Há indícios fortes do envolvimento do antigo ministro de Defesa, actual Presidente da República, Filipe Nyusi, que nunca se pronunciou sobre as acusações que pesam sobre si nesse processo. Entre os beneficiários dos subornos pagos, está também a Frelimo.
No comunicado do SEC, lê-se ainda que os banqueiros do Credit Suisse “esconderam a corrupção subjacente e divulgaram falsamente que os rendimentos iriam ajudar a desenvolver a indústria da pesca de atum em Moçambique. O Credit Suisse não divulgou a extensão total e a natureza do endividamento de Moçambique e o risco decorrente dessas transações”.
A SEC, timidamente, se refere a “Banqueiro 1”, “Banqueiro 2” e “Banqueiro 3” – mas sabe-se que se trata de Andrew Pearse, DetelvinaSubova e Surjan Singh, porque todos confessaram, num tribunal de Nova York, em 2019, que haviam recebido subornos da Privinvest pelos seus papéis na negociação dos empréstimos moçambicanos. Eles entraram num acordo judicial e ainda não foram condenados.
A SEC disse que o esquema de corrupção “resultou dos deficientes controles contábeis internos do Credit Suisse, que não trataram adequadamente dos riscos significativos e conhecidos relativos ao suborno”.
O VTB emitiu nota alegando que nenhum de seus funcionários havia sido acusado de conduta ilegal, como se isso de alguma forma justificasse seu papel no escândalo.Alegou, desafiando os factos, que “o VTB opera de forma totalmente aberta e transparente, observando os mais altos níveis de governança corporativa e conformidade em nossas operações diárias, e continuamos confiantes de que o VTB agiu com responsabilidade nesta matéria, não obstante um amplo esquema perpetrado por outros”.
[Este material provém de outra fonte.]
## config.mk

```make
export PLATFORM = sky130hd
export DESIGN_NAME = mult_operand_seq
export DESIGN_NICKNAME = d
export VERILOG_FILES = /design/src/rtl/mult_operand_seq.sv
export SDC_FILE = /design/constraint.sdc
export NUM_CORES = 1
export LEC_CHECK = 0
export CORE_MARGIN = 5
export CORE_UTILIZATION = 30
export DETAILED_ROUTE_END_ITERATION = 16
export GPL_TIMING_DRIVEN = 0
export PLACE_DENSITY = 0.64
export SETUP_SLACK_MARGIN = 0.2
export SYNTH_ARGS = -nofsm -noshare
export SYNTH_HDL_FRONTEND = slang
export SYNTH_SLANG_ARGS = --single-unit
```

## constraint.sdc

```tcl
create_clock -name clk -period 3 [get_ports clk]
set_clock_uncertainty 0.05 [all_clocks]
set_input_delay 0.3 -clock clk [delete_from_list [all_inputs] [get_ports clk]]
set_output_delay 0.3 -clock clk [all_outputs]
set_load 0.05 [all_outputs]
```
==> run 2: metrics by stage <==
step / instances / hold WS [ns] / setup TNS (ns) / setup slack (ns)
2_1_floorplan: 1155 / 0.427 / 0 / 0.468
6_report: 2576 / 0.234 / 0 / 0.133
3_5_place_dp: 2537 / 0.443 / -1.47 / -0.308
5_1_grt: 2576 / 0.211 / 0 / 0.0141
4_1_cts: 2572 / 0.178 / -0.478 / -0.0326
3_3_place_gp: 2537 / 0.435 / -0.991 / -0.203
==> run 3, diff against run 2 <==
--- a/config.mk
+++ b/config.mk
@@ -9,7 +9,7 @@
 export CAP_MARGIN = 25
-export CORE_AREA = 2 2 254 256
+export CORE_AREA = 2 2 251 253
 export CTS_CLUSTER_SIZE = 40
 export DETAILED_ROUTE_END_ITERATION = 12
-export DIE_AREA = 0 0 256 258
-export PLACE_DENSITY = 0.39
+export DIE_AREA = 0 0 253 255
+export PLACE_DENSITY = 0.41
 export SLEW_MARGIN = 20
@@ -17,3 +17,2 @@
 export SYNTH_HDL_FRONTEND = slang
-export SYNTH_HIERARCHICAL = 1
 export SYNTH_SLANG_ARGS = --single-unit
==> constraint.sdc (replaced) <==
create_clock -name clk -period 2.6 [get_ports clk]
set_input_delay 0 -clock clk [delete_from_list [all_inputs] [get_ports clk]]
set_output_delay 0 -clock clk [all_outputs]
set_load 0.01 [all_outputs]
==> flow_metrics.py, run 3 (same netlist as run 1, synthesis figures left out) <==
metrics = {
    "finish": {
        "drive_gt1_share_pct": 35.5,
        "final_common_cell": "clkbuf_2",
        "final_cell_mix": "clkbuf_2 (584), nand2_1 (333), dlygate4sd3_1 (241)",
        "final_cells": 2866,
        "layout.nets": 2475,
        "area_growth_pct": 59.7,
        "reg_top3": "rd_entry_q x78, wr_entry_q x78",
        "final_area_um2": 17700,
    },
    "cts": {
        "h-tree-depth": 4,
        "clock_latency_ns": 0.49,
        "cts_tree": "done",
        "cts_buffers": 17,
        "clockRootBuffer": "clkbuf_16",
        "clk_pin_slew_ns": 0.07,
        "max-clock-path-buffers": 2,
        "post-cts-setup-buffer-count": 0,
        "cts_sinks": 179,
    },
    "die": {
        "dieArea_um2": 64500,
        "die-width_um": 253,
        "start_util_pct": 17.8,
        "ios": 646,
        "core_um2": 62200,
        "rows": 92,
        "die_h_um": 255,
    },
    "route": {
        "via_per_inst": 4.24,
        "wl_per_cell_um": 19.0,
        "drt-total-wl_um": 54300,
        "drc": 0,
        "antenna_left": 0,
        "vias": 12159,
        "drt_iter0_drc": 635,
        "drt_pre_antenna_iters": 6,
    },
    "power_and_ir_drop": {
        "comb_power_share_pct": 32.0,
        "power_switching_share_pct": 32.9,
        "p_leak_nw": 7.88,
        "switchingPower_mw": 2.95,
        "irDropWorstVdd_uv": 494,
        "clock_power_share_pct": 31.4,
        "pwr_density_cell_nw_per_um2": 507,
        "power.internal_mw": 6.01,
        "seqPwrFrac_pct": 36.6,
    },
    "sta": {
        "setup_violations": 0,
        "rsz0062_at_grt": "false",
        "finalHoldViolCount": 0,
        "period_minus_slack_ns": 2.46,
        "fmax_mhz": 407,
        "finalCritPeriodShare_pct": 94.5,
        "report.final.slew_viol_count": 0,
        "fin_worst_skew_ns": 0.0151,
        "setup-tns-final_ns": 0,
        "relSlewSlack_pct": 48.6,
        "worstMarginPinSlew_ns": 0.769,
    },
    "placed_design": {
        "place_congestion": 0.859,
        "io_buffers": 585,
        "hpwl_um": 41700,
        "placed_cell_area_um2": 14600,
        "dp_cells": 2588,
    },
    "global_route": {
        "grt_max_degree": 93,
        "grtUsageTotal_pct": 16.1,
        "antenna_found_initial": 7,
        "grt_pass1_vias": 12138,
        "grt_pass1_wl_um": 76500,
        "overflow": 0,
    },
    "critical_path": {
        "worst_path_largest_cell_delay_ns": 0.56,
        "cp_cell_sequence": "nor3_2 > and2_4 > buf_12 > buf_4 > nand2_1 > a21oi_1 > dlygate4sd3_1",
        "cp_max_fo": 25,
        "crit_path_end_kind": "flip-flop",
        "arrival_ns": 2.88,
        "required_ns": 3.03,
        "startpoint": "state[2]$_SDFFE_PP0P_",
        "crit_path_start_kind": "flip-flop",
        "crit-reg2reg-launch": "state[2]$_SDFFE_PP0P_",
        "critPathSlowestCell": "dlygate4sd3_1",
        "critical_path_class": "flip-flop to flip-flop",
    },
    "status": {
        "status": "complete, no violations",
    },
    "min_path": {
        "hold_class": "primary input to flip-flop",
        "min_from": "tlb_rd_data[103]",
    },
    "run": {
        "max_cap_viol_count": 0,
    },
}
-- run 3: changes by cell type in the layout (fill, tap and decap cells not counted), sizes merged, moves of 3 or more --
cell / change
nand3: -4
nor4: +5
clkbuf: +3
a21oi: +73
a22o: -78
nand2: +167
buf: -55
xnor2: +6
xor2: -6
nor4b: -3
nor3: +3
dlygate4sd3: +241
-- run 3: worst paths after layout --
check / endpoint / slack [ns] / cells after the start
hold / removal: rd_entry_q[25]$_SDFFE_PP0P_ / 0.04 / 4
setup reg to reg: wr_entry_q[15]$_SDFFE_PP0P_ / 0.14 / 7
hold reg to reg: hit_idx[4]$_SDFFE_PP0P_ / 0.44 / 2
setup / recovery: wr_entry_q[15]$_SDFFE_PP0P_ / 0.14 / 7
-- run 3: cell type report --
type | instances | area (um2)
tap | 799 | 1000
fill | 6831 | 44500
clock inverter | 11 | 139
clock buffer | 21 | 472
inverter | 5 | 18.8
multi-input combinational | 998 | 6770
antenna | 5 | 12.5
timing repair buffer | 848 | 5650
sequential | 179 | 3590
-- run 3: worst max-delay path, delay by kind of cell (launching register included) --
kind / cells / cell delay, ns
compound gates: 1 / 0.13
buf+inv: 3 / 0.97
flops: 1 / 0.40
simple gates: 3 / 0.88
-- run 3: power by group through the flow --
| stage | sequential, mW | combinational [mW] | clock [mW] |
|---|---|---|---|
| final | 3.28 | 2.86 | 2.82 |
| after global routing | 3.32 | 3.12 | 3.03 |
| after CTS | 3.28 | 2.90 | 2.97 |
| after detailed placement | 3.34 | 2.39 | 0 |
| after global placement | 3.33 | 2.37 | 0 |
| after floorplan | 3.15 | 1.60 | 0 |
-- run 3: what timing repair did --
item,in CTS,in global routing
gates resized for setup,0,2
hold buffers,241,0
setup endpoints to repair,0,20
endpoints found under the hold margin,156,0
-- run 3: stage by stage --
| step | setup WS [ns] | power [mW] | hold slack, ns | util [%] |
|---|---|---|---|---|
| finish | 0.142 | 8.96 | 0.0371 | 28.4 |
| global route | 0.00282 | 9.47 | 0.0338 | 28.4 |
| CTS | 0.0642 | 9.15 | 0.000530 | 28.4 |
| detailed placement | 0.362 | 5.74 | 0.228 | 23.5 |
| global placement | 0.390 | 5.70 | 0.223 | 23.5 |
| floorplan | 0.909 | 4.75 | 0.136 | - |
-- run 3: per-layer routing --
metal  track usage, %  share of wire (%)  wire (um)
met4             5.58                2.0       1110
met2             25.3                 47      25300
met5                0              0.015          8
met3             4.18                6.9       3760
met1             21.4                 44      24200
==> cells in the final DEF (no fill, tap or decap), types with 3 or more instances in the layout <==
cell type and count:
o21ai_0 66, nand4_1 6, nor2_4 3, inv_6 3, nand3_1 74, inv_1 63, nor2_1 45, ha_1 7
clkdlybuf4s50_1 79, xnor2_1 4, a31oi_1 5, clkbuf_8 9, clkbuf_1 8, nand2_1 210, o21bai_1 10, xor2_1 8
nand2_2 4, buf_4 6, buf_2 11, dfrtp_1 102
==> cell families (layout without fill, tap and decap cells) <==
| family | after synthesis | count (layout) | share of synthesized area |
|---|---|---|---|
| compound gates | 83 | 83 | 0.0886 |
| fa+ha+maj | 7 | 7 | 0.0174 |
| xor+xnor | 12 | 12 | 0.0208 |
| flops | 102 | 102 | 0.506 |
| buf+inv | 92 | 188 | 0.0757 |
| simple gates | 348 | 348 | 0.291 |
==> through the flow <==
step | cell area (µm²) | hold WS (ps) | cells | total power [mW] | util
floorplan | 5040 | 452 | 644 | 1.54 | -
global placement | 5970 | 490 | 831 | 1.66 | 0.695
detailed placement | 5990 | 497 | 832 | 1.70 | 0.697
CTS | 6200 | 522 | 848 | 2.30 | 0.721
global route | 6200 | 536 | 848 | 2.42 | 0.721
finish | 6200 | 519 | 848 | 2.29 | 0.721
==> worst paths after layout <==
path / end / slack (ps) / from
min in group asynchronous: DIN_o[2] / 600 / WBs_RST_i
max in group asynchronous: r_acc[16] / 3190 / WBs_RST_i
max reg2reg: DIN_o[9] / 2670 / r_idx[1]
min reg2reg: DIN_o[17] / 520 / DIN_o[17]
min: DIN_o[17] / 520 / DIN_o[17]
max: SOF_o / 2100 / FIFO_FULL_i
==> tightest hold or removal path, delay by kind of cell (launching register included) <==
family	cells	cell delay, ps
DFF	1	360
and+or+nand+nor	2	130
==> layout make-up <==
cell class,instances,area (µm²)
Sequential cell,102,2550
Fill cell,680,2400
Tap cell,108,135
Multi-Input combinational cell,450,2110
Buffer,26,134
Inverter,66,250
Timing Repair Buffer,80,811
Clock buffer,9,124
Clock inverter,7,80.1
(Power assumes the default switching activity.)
`src/rtl/packed_word_assembler.sv`:
```
// Serial-to-parallel word assembler: packs accepted serial bits into a WIDTH-bit word,
// LSB-first or MSB-first, with early flush of a partial word and its bit count.
module packed_word_assembler #(
  parameter int WIDTH     = 16,
  parameter bit MSB_FIRST = 1'b0,
  localparam int CW       = $clog2(WIDTH + 1)
) (
  input  logic             clk,
  input  logic             rst,
  input  logic             bit_valid,
  input  logic             bit_in,
  output logic             bit_ready,
  input  logic             flush,
  output logic             word_valid,
  input  logic             word_ready,
  output logic [WIDTH-1:0] word_data,
  output logic [CW-1:0]    word_len,
  output logic             dbg_state,
  output logic [CW-1:0]    dbg_count
);

  // Handshakes: a transfer happens on a posedge where valid && ready are both high.
  // bit_ready and word_valid come straight from the state register, so no input
  // reaches an output combinationally.
  typedef enum logic {COLLECT = 1'b0, HOLD = 1'b1} state_t;

  state_t           state, state_n;
  logic [CW-1:0]    count, count_n, count_inc, idx;
  logic [CW-1:0]    len_q, len_n;
  logic [WIDTH-1:0] shreg, shreg_n;
  logic             accept;

  assign accept    = (state == COLLECT) && bit_valid;
  assign count_inc = count + {{(CW-1){1'b0}}, accept};
  assign idx       = MSB_FIRST ? (CW'(WIDTH - 1) - count) : count;

  always_ff @(posedge clk) begin
    if (rst) begin
      state <= COLLECT;
      count <= '0;
      shreg <= '0;
      len_q <= '0;
    end else begin
      state <= state_n;
      count <= count_n;
      shreg <= shreg_n;
      len_q <= len_n;
    end
  end

  always_comb begin
    state_n = state;
    count_n = count;
    shreg_n = shreg;
    len_n   = len_q;
    case (state)
      COLLECT: begin
        for (int i = 0; i < WIDTH; i++) begin
          if (accept && (idx == CW'(i))) shreg_n[i] = bit_in;
        end
        count_n = count_inc;
        // A completing bit wins over a coincident flush: the word is simply full.
        if (count_inc == CW'(WIDTH)) begin
          state_n = HOLD;
          len_n   = CW'(WIDTH);
        end else if (flush && (count_inc != '0)) begin
          state_n = HOLD;
          len_n   = count_inc;
        end
      end
      HOLD: begin
        if (word_ready) begin
          state_n = COLLECT;
          count_n = '0;
          shreg_n = '0;
          len_n   = '0;
        end
      end
      default: state_n = COLLECT;
    endcase
  end

  assign bit_ready  = (state == COLLECT);
  assign word_valid = (state == HOLD);
  assign word_data  = shreg;
  assign word_len   = len_q;
  assign dbg_state  = state;
  assign dbg_count  = count;

endmodule

```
Assim, somos convidados a acreditar que os banqueiros do Credit Suisse e funcionários moçambicanos eram os bandidos, mas o VTB está de mãos limpas. A VTB ainda está a tentar usar os tribunais britânicos para obrigar Moçambique a reembolsar o dinheiro que a VTB emprestou ao MAM. “O VTB espera vencer”, gabou-se.
Por outro lado, Moçambique quer que o Credit Suisse, o VTB, e a empreiteira Privinvest compensem o país pelos danos causados pelos subornos e fraude, tendo apresentado processos no Supremo Tribunal contra estas entidades. Por sua vez, o VTB e outros bancos também avançaram com acções contra Moçambique. Em Julho, o Supremo Tribunal fundiu os casos, as audições terão início no próximo ano.